LCORE-1179: Update metadata extraction from chunks #1073

are-ces · 2026-01-28T15:57:27Z

Description

now extracting doc_title, doc_url, doc_id from the "attributes" in response
added doc_id to keep a link between rag_chunks and referenced_docs
removed chunk metadata extraction from results which are not "type": "file_search_call"
deleted deprecated method in old query endpoint

Important change

There is an additional field in the referenced_documents field: doc_id- which points to the OpenAI Files object created by llama-stack has been added to the attributes of referenced_documents.

E.g.

"referenced_documents":` [
    {
      "doc_url": "https://www.redhat.com/openshift_docs/virt/about_virt/about-virt.txt",
      "doc_title": "About OpenShift Virtualization",
      "doc_id": "file-6376556fe5b8435d830140109b73834e"
    }
],
"rag_chunks": [
    {
      "content": "# About OpenShift [...]",
      "source": "file-6376556fe5b8435d830140109b73834e",
      "score": 2.5908213494396537
    }
]

The reason is to keep a link between referenced_documents and rag_chunks in the query endpoint.

Type of change

Tools used to create PR

Identify any AI code assistants used in this PR (for transparency and review context)

Assisted-by: Claude

Related Tickets & Documents

Related Issue # LCORE-1179
Closes # LCORE-1179

Checklist before requesting a review

I have performed a self-review of my code.
PR has passed all pre-merge test jobs.
If it is a core feature, I have added thorough tests.

Testing

I have registered a vector store, called /v1/query and /v1/streaming_query endpoints, making sure that the referenced_docs field is well structured.

E.g.

"referenced_documents":` [
    {
      "doc_url": "https://www.redhat.com/openshift_docs/virt/about_virt/about-virt.txt",
      "doc_title": "About OpenShift Virtualization",
      "doc_id": "file-6376556fe5b8435d830140109b73834e"
    },

Summary by CodeRabbit

Release Notes

Improvements

Enhanced document reference identification and tracking by adding document ID support alongside document titles and URLs
Refined document extraction and citation logic for improved reliability and consistency in document reference handling
Simplified document processing workflows for better system efficiency

_{✏️ Tip: You can customize this high-level summary in your review settings.}

- now extracting doc_title, doc_url, doc_id from the "attributes" in response - added doc_id to keep a link between rag_chunks and referenced_docs - removed chunk metadata extraction from results which are not "type": "file_search_call"

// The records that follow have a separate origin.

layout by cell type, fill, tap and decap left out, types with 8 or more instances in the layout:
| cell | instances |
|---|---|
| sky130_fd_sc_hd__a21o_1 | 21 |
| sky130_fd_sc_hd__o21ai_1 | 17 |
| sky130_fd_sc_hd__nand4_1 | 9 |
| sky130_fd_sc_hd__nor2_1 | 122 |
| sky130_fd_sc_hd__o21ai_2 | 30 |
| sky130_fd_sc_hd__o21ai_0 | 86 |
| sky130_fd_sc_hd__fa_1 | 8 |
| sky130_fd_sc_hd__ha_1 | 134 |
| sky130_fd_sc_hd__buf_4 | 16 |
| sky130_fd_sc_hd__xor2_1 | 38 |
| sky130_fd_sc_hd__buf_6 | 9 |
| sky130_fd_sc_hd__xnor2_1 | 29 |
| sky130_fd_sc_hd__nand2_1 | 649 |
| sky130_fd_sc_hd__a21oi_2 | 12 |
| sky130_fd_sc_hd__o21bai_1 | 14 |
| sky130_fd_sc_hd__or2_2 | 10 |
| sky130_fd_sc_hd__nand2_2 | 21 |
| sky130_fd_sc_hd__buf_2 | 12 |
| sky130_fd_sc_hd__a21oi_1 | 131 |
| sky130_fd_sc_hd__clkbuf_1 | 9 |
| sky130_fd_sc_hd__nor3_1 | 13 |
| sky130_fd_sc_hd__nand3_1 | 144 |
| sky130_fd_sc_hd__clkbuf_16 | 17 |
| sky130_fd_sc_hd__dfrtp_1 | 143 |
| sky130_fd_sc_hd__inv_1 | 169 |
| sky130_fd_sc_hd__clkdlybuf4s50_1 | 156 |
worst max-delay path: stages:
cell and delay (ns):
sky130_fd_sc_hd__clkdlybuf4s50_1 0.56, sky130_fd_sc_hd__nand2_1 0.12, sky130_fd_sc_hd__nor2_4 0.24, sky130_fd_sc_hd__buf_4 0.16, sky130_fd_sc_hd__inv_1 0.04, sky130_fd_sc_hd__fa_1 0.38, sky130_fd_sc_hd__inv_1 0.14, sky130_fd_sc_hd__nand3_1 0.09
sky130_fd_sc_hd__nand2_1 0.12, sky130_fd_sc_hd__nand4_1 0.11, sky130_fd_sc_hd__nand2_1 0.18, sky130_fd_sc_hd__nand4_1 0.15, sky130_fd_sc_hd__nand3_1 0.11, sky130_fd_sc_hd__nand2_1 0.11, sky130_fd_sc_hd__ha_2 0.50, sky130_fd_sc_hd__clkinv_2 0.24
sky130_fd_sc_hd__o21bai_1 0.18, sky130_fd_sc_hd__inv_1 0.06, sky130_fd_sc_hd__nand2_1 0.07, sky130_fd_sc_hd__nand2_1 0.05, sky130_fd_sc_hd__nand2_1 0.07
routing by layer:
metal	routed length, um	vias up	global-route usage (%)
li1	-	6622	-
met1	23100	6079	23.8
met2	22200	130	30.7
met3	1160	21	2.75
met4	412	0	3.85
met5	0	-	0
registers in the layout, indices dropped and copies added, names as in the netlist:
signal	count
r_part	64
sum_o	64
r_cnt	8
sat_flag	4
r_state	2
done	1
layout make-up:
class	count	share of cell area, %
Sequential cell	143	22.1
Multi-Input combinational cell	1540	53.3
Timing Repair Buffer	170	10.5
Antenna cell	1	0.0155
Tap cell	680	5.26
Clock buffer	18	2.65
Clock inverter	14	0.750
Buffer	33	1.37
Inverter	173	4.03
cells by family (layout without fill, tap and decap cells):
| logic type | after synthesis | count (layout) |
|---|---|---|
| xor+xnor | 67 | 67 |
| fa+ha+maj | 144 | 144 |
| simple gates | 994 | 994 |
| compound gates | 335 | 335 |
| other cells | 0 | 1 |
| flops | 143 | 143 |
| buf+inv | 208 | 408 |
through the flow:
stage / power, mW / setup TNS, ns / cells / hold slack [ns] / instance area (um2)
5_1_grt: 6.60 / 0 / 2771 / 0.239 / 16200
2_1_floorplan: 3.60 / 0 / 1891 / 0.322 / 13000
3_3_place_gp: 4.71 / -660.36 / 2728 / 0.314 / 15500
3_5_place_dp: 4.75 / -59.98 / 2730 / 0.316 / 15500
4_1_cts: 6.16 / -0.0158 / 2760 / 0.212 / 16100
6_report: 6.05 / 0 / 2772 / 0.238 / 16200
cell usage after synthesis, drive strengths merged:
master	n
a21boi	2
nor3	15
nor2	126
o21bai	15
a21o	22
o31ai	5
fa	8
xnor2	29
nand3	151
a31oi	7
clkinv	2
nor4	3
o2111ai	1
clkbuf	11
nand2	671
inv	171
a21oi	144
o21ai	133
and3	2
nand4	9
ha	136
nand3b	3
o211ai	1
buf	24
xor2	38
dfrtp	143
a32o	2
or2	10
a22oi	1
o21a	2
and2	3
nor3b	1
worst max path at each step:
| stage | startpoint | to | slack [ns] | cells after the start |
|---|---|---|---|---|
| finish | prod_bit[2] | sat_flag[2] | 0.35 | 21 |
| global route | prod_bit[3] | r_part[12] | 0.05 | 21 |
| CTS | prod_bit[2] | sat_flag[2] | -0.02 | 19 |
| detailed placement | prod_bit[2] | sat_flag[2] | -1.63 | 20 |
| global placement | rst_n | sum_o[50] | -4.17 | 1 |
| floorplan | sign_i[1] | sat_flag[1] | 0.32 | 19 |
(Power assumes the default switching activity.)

coderabbitai · 2026-01-28T15:57:44Z

Walkthrough

The PR refactors document extraction logic by removing TextContentItem metadata parsing from query.py and consolidating referenced document extraction into query_v2.py. Document identity shifts from filename-based to title and doc_id-based identification, with a new optional doc_id field added to the ReferencedDocument model. All related tests are updated to reflect the new extraction patterns.

Changes

Cohort / File(s)	Summary
Document Extraction Refactoring `src/app/endpoints/query.py`, `src/app/endpoints/query_v2.py`	Removed parse_metadata_from_text_item function and related imports from query.py; consolidated referenced document extraction in query_v2.py to use doc_title/doc_id instead of filename, updated URL extraction order (doc_url, docs_url, url, link), removed message annotation handling path.
Model Updates `src/models/responses.py`	Added optional doc_id field to ReferencedDocument with docstring and Field description; minor import reordering.
Test Updates `tests/unit/app/endpoints/test_query.py`, `tests/unit/app/endpoints/test_query_v2.py`, `tests/unit/cache/test_postgres_cache.py`	Removed TextContentItem/parse_metadata tests from query tests; updated query_v2 mocks to include doc_url/title/document_id attributes; adjusted assertions for new document identification fields; added rag_chunks extraction validation; updated cache tests to include doc_id field.

Estimated code review effort

🎯 3 (Moderate) | ⏱️ ~22 minutes

Possibly related PRs

[RHDHPAI-1143] Implement referenced_documents caching #643 — Modifies ReferencedDocument usage and propagation across endpoints and caching layers.
LCORE-693: Added rag_chunks to streaming_query #585 — Alters ReferencedDocument field extraction from rag_chunks and metadata, affecting document representation.
LCORE-347: Implement referenced documents support on /query endpoint #572 — Previously added ReferencedDocument and parsing helpers to query.py; this PR removes and consolidates that logic.

Suggested reviewers

tisnik

🚥 Pre-merge checks | ✅ 3

✅ Passed checks (3 passed)

Check name	Status	Explanation
Description Check	✅ Passed	Check skipped - CodeRabbit’s high-level summary is enabled.
Title check	✅ Passed	The title 'Update metadata extraction from chunks' accurately reflects the main change—refactoring how metadata is extracted from API responses, specifically from chunk results with doc_title, doc_url, and doc_id fields.
Docstring Coverage	✅ Passed	Docstring coverage is 100.00% which is sufficient. The required threshold is 80.00%.

_{✏️ Tip: You can configure your own custom pre-merge checks in the settings.}

✨ Finishing touches

📝 Generate docstrings

Thanks for using CodeRabbit! It's free for OSS, and your support helps us grow. If you like it, consider giving us a shout-out.

❤️ Share

_{Comment @coderabbitai help to get the list of available commands and usage tips.}

coderabbitai

Actionable comments posted: 0

Caution

Some comments are outside the diff and can’t be posted inline due to platform limitations.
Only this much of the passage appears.